Analysis of the rat ribosomal DNA promoter: characterization of linker-scanning mutants and of the binding of UBF.

W Xie 1, D J O'Mahony 1, S D Smith 1, D Lowe 1, L I Rothblum 1
PMCID: PMC312242  PMID: 1579451

Abstract

To investigate the mechanism of transcription of the rat ribosomal DNA (rDNA) promoter, a series of 23 linker-scanning mutants were constructed and assayed in transfected CHO cells and with cell-free extracts. With minor variation, the results of the in vitro and in vivo assays paralleled one another. For example, these assays demonstrated that the mutagenesis of bases from -133 to -124, and those from -106 to -101 of the rDNA promoter significantly inhibited transcription both in vivo and in vitro. Both of these sites lie within the upstream promoter element (UPE) of the rDNA promoter.
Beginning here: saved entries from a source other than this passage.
$ cat src/rtl/seg7_scan_controller.sv
// seg7_scan_controller: 8-bit binary load, multi-cycle double-dabble BCD
// conversion, and a time-multiplexed 3-digit 7-segment scan on one shared bus.
module seg7_scan_controller #(
    parameter int unsigned SCAN_DIV = 50000,
    parameter bit          BLANK_LZ = 1'b1
) (
    input  logic        clk,
    input  logic        rst_n,
    input  logic        load_valid,
    input  logic [7:0]  load_data,
    output logic        load_ready,
    output logic        busy,
    output logic [11:0] bcd_out,
    output logic [6:0]  seg_out,
    output logic [2:0]  digit_en
);

    localparam int unsigned DATA_W = 8;
    localparam int unsigned BCD_W  = 12;
    localparam int unsigned ITER_W = 3;
    localparam int unsigned CNT_W  = (SCAN_DIV > 1) ? $clog2(SCAN_DIV) : 1;

    typedef enum logic {
        IDLE = 1'b0,
        CONV = 1'b1
    } state_t;

    state_t              state_q, state_d;
    logic [DATA_W-1:0]   shift_q, shift_d;
    logic [BCD_W-1:0]    scratch_q, scratch_d;
    logic [ITER_W-1:0]   iter_q, iter_d;
    logic [BCD_W-1:0]    bcd_q, bcd_d;
    logic                busy_q, busy_d;
    logic                ready_q, ready_d;
    logic [CNT_W-1:0]    scan_cnt_q, scan_cnt_d;
    logic [2:0]          digit_en_q, digit_en_d;
    logic [6:0]          seg_q, seg_d;

    // Double-dabble correction: a nibble >= 5 would overflow past 9 after the shift.
    function automatic logic [3:0] add3(input logic [3:0] nib);
        return (nib >= 4'd5) ? 4'(nib + 4'd3) : nib;
    endfunction

    // BCD digit to active-high segments (bit0=a .. bit6=g); non-decimal is dark.
    function automatic logic [6:0] seg_enc(input logic [3:0] nib);
        case (nib)
            4'd0:    return 7'h3F;
            4'd1:    return 7'h06;
            4'd2:    return 7'h5B;
            4'd3:    return 7'h4F;
            4'd4:    return 7'h66;
            4'd5:    return 7'h6D;
            4'd6:    return 7'h7D;
            4'd7:    return 7'h07;
            4'd8:    return 7'h7F;
            4'd9:    return 7'h6F;
            default: return 7'h00;
        endcase
    endfunction

    // Load handshake and one shift-add-3 iteration per cycle while converting.
    always_comb begin
        logic [BCD_W-1:0]        adj;
        logic [BCD_W+DATA_W-1:0] shifted;
        state_d   = state_q;
        shift_d   = shift_q;
        scratch_d = scratch_q;
        iter_d    = iter_q;
        bcd_d     = bcd_q;
        busy_d    = busy_q;
        ready_d   = ready_q;
        adj       = {add3(scratch_q[11:8]), add3(scratch_q[7:4]), add3(scratch_q[3:0])};
        shifted   = {adj, shift_q} << 1;
        case (state_q)
            IDLE: begin
                busy_d  = 1'b0;
                ready_d = 1'b1;
                if (load_valid && ready_q) begin
                    state_d   = CONV;
                    shift_d   = load_data;
                    scratch_d = '0;
                    iter_d    = '0;
                    busy_d    = 1'b1;
                    ready_d   = 1'b0;
                end
            end
            CONV: begin
                scratch_d = shifted[BCD_W+DATA_W-1:DATA_W];
                shift_d   = shifted[DATA_W-1:0];
                iter_d    = iter_q + ITER_W'(1);
                if (iter_q == ITER_W'(7)) begin
                    state_d = IDLE;
                    bcd_d   = shifted[BCD_W+DATA_W-1:DATA_W];
                    busy_d  = 1'b0;
                    ready_d = 1'b1;
                end
            end
            default: state_d = IDLE;
        endcase
    end

    // Free-running scan; segments follow the enable that is about to be driven.
    always_comb begin
        logic       wrap;
        logic [3:0] nib;
        logic       blank;
        wrap       = (scan_cnt_q == CNT_W'(SCAN_DIV - 1));
        scan_cnt_d = wrap ? '0 : scan_cnt_q + CNT_W'(1);
        digit_en_d = wrap ? {digit_en_q[1:0], digit_en_q[2]} : digit_en_q;
        nib        = bcd_q[3:0];
        blank      = 1'b0;
        case (digit_en_d)
            3'b100: begin
                nib   = bcd_q[11:8];
                blank = BLANK_LZ && (bcd_q[11:8] == 4'd0);
            end
            3'b010: begin
                nib   = bcd_q[7:4];
                blank = BLANK_LZ && (bcd_q[11:8] == 4'd0) && (bcd_q[7:4] == 4'd0);
            end
            default: begin
                nib   = bcd_q[3:0];
                blank = 1'b0;
            end
        endcase
        seg_d = blank ? 7'h00 : seg_enc(nib);
    end

    // State and output registers; reset aborts any conversion in flight.
    always_ff @(posedge clk or negedge rst_n) begin
        if (!rst_n) begin
            state_q    <= IDLE;
            shift_q    <= '0;
            scratch_q  <= '0;
            iter_q     <= '0;
            bcd_q      <= '0;
            busy_q     <= 1'b0;
            ready_q    <= 1'b1;
            scan_cnt_q <= '0;
            digit_en_q <= 3'b001;
            seg_q      <= 7'h3F;
        end else begin
            state_q    <= state_d;
            shift_q    <= shift_d;
            scratch_q  <= scratch_d;
            iter_q     <= iter_d;
            bcd_q      <= bcd_d;
            busy_q     <= busy_d;
            ready_q    <= ready_d;
            scan_cnt_q <= scan_cnt_d;
            digit_en_q <= digit_en_d;
            seg_q      <= seg_d;
        end
    end

    assign load_ready = ready_q;
    assign busy       = busy_q;
    assign bcd_out    = bcd_q;
    assign seg_out    = seg_q;
    assign digit_en   = digit_en_q;

endmodule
Several constructs, in particular one that mutated the bases between -49 and -45, were better promoters in vivo than the wild-type promoter. DNAse footprinting experiments with purified UBF, an RNA polymerase I transcription factor, demonstrated the importance of the bases between -106 and -101 for the binding of that factor, providing a positive correlation between the transcription experiments and the binding of UBF to the rDNA promoter.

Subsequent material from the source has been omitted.